Securing OpenClawd in the Cloud: A Defense-in-Depth Walkthrough
Personally, I fear the damage an unrestrained AI Agent can do too much to ever allow it to handle my personal credentials. Nonetheless, I stumbled across this great video from Kai Lentit (https://www.youtube.com/watch?v=40SnEd1RWUU) that gives an unironically good tutorial for a secure VPS deployment of Openclaw with some good comedy. I had been seeking an excuse to experiment with Terraform and Ansible for awhile, an endeavor I have not had the opportunity to perform at work, and thus I decided to generally replicate the process described in this video using TerraForm and Ansible instead of manually configuring it.
By “secure” I mean, of course, as secure as these agents can be.
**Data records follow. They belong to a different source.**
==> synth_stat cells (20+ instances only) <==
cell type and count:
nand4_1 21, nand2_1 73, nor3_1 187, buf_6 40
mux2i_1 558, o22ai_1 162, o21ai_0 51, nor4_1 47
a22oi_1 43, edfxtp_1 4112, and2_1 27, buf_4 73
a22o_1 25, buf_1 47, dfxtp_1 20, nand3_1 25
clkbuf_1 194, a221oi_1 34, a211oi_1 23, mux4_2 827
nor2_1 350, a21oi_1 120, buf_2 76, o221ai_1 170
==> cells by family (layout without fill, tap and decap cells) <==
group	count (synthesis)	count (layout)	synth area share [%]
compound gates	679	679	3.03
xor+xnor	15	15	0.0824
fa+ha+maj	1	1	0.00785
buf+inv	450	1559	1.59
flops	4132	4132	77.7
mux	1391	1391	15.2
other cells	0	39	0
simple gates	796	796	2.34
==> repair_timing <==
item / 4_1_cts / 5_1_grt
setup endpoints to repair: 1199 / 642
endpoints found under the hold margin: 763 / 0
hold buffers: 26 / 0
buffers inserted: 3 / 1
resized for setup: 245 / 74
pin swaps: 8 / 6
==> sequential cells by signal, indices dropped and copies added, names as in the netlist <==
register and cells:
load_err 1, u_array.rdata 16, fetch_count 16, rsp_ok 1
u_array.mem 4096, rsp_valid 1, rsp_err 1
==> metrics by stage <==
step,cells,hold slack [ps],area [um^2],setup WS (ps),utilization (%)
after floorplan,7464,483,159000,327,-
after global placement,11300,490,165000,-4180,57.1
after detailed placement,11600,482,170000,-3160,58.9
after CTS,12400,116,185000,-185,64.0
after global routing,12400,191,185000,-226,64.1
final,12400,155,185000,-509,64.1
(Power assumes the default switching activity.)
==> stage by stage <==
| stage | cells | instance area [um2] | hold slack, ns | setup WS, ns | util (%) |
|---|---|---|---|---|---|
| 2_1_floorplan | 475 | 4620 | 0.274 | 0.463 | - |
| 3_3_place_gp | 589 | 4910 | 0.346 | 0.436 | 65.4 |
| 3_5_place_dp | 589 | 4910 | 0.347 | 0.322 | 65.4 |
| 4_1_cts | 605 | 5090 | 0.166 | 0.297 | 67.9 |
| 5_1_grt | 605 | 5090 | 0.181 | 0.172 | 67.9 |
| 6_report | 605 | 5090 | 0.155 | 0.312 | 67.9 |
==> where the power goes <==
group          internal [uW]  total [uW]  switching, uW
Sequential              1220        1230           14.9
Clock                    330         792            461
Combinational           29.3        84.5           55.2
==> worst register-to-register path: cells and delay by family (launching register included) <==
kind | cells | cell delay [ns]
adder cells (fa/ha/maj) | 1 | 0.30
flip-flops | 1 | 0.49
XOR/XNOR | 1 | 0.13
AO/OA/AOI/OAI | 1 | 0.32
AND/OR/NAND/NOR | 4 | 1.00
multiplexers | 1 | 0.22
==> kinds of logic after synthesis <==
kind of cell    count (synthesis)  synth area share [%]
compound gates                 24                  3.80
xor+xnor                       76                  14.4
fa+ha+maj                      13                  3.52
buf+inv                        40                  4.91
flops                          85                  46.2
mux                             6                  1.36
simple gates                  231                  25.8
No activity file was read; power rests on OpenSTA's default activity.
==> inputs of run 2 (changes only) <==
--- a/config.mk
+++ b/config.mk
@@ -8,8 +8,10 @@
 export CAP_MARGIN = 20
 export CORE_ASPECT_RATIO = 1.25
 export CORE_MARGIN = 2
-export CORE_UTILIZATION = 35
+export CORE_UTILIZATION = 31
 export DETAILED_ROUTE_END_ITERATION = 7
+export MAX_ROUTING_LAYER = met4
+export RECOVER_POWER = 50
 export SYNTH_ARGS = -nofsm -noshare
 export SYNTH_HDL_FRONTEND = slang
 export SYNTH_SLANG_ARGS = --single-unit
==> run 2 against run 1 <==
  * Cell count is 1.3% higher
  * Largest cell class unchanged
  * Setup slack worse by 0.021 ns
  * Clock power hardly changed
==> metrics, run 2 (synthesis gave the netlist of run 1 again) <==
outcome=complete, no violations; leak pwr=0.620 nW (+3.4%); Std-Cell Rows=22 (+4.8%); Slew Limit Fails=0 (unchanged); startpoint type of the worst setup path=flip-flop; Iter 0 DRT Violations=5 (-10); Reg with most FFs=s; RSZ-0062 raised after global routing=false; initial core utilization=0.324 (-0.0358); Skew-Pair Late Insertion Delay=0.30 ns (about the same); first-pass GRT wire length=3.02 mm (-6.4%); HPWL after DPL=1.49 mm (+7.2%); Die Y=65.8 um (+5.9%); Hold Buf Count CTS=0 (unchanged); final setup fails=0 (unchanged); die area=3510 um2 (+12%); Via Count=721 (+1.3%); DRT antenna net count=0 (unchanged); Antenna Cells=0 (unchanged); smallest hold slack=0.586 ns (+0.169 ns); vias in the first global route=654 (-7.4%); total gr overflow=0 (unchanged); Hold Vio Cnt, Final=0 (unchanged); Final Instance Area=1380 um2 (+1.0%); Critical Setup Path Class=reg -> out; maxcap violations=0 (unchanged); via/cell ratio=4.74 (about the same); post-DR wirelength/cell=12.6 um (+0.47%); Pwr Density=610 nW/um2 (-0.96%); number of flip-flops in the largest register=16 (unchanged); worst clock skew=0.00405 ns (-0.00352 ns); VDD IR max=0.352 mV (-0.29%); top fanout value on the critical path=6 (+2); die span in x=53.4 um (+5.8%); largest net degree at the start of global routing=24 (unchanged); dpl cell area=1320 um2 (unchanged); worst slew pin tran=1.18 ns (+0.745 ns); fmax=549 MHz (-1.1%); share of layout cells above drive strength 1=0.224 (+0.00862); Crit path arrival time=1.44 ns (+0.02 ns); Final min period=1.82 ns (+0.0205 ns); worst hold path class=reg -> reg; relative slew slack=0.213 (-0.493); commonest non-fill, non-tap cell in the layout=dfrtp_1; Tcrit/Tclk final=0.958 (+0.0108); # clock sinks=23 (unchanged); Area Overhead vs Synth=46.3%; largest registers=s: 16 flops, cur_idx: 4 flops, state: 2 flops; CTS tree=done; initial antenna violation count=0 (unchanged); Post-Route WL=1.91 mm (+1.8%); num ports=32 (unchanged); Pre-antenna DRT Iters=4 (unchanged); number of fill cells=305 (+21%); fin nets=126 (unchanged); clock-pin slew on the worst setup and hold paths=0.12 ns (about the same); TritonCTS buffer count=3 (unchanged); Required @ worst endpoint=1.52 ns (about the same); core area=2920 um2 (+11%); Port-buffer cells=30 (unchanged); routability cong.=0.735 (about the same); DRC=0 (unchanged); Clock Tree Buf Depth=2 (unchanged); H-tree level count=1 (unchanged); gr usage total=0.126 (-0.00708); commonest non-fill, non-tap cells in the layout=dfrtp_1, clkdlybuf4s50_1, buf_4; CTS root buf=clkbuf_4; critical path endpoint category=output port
File: config.mk
export PLATFORM = sky130hd
export DESIGN_NAME = binary_to_onehot
export DESIGN_NICKNAME = d
export VERILOG_FILES = /design/src/rtl/binary_to_onehot.sv
export SDC_FILE = /design/constraint.sdc
export NUM_CORES = 1
export LEC_CHECK = 0
export CAP_MARGIN = 20
export CORE_MARGIN = 2
export CORE_UTILIZATION = 54
export CTS_CLUSTER_DIAMETER = 100
export DETAILED_ROUTE_END_ITERATION = 8
export DONT_BUFFER_PORTS = 1
export PLACE_DENSITY_LB_ADDON = 0.08
export SLEW_MARGIN = 20
export SYNTH_ARGS = -nofsm -noshare
export SYNTH_HDL_FRONTEND = slang
export SYNTH_SLANG_ARGS = --single-unit
File: constraint.sdc
create_clock -name clk_i -period 0.9 [get_ports clk_i]
set_clock_uncertainty 0.15 [all_clocks]
set_input_delay 0.045 -clock clk_i [delete_from_list [all_inputs] [get_ports clk_i]]
set_output_delay 0.045 -clock clk_i [all_outputs]
set_load 0.01 [all_outputs]
**src/rtl/dcache_store_req_queue.sv**
```systemverilog
// Per-thread request FIFOs between ROB commit and the dcache pipeline.
// Buffered requests are issued round-robin across threads, one per cycle, into registered outputs.
package dcache_store_req_queue_pkg;
  typedef struct packed {
    logic        is_store;
    logic [3:0]  byte_en;
    logic [31:0] addr;
    logic [31:0] data;
  } dcache_request_t;
endpackage

module dcache_store_req_queue
  import dcache_store_req_queue_pkg::*;
#(
  parameter int NUM_THREADS = 4,
  parameter int THR_W       = 2,
  parameter int DEPTH       = 2
) (
  input  logic                   clock,
  input  logic                   reset,
  input  logic                   req_to_dcache_valid,
  input  dcache_request_t        req_to_dcache_info,
  input  logic [THR_W-1:0]       req_to_dcache_thread_id,
  output logic [NUM_THREADS-1:0] cache_ready,
  output logic                   cache_stage_free_next_cycle,
  output logic [THR_W-1:0]       cache_thread_next_cycle,
  input  logic                   cache_pipe_stall,
  output logic                   dcache_req_valid,
  output dcache_request_t        dcache_req_info,
  output logic [THR_W-1:0]       dcache_req_thread_id,
  output logic                   protocol_error
);

  localparam int PTR_W = $clog2(DEPTH);
  localparam int CNT_W = PTR_W + 1;
  localparam logic [CNT_W-1:0] FULL = CNT_W'(DEPTH);

  dcache_request_t mem_q [NUM_THREADS][DEPTH];

  logic [NUM_THREADS-1:0][PTR_W-1:0] wr_ptr_q, wr_ptr_d;
  logic [NUM_THREADS-1:0][PTR_W-1:0] rd_ptr_q, rd_ptr_d;
  logic [NUM_THREADS-1:0][CNT_W-1:0] count_q, count_d;
  logic [THR_W-1:0]                  rr_q, rr_d;
  logic                              valid_q, valid_d;
  dcache_request_t                   info_q, info_d;
  logic [THR_W-1:0]                  tid_q, tid_d;
  logic                              err_q, err_d;

  logic             grant_found;
  logic [THR_W-1:0] grant;
  logic             pop;
  logic             push_ok;
  logic             push_full;

  // Rotating priority: first non-empty thread at or after the RR pointer.
  always_comb begin
    // NOTE: every always_comb output gets a default first so no path can infer a latch.
    grant_found = 1'b0;
    grant       = rr_q;
    for (int i = 0; i < NUM_THREADS; i++) begin
      if (!grant_found && count_q[rr_q + THR_W'(i)] != '0) begin
        grant_found = 1'b1;
        grant       = rr_q + THR_W'(i);
      end
    end
  end

  always_comb begin
    for (int t = 0; t < NUM_THREADS; t++) begin
      cache_ready[t] = count_q[t] < FULL;
    end
  end

  assign push_ok   = req_to_dcache_valid &&  cache_ready[req_to_dcache_thread_id];
  assign push_full = req_to_dcache_valid && !cache_ready[req_to_dcache_thread_id];
  assign pop       = !cache_pipe_stall && grant_found;

  assign cache_stage_free_next_cycle = !grant_found && !cache_pipe_stall;
  assign cache_thread_next_cycle     = grant;

  always_comb begin
    wr_ptr_d = wr_ptr_q;
    rd_ptr_d = rd_ptr_q;
    count_d  = count_q;
    rr_d     = rr_q;
    valid_d  = valid_q;
    info_d   = info_q;
    tid_d    = tid_q;
    err_d    = err_q | push_full;

    for (int t = 0; t < NUM_THREADS; t++) begin
      logic push_t;
      logic pop_t;
      push_t      = push_ok && (req_to_dcache_thread_id == THR_W'(t));
      pop_t       = pop && (grant == THR_W'(t));
      wr_ptr_d[t] = wr_ptr_q[t] + PTR_W'(push_t);
      rd_ptr_d[t] = rd_ptr_q[t] + PTR_W'(pop_t);
      count_d[t]  = count_q[t] + CNT_W'(push_t) - CNT_W'(pop_t);
    end

    // A stalled pipe freezes the output registers, including valid.
    if (!cache_pipe_stall) begin
      valid_d = grant_found;
      if (grant_found) begin
        info_d = mem_q[grant][rd_ptr_q[grant]];
        tid_d  = grant;
        rr_d   = grant + THR_W'(1);
      end
    end
  end

  always_ff @(posedge clock or negedge reset) begin
    if (!reset) begin
      wr_ptr_q <= '0;
      rd_ptr_q <= '0;
      count_q  <= '0;
      rr_q     <= '0;
      valid_q  <= 1'b0;
      info_q   <= '0;
      tid_q    <= '0;
      err_q    <= 1'b0;
    end else begin
      // NOTE: non-blocking assignments so every flop samples pre-edge values.
      wr_ptr_q <= wr_ptr_d;
      rd_ptr_q <= rd_ptr_d;
      count_q  <= count_d;
      rr_q     <= rr_d;
      valid_q  <= valid_d;
      info_q   <= info_d;
      tid_q    <= tid_d;
      err_q    <= err_d;
    end
  end

  // NOTE: payload storage has no reset; zeroed counts already mark every slot as empty.
  always_ff @(posedge clock) begin
    if (push_ok) begin
      mem_q[req_to_dcache_thread_id][wr_ptr_q[req_to_dcache_thread_id]] <= req_to_dcache_info;
    end
  end

  assign dcache_req_valid     = valid_q;
  assign dcache_req_info      = info_q;
  assign dcache_req_thread_id = tid_q;
  assign protocol_error       = err_q;

endmodule

```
One still needs to exercise immense caution when using it and, ideally, creates emails, accounts, etc., solely for use with Openclaw and which don’t have access to sensitive information.
The Threat Model
Before diving into controls, it helps to name what we’re defending against:
- Credential theft — bot tokens, API keys, and secrets leaking or being exfiltrated.
- Unauthorized access — someone gaining a shell on the VM.
- Brute-force attacks — automated SSH login attempts (they start within minutes of a public IP going live).
- Lateral movement — an attacker who compromises the application escalating to root or pivoting to other services.
- Unpatched vulnerabilities — known CVEs sitting unpatched because no one remembered to run
apt upgrade.
Every choice below maps back to one or more of these threats.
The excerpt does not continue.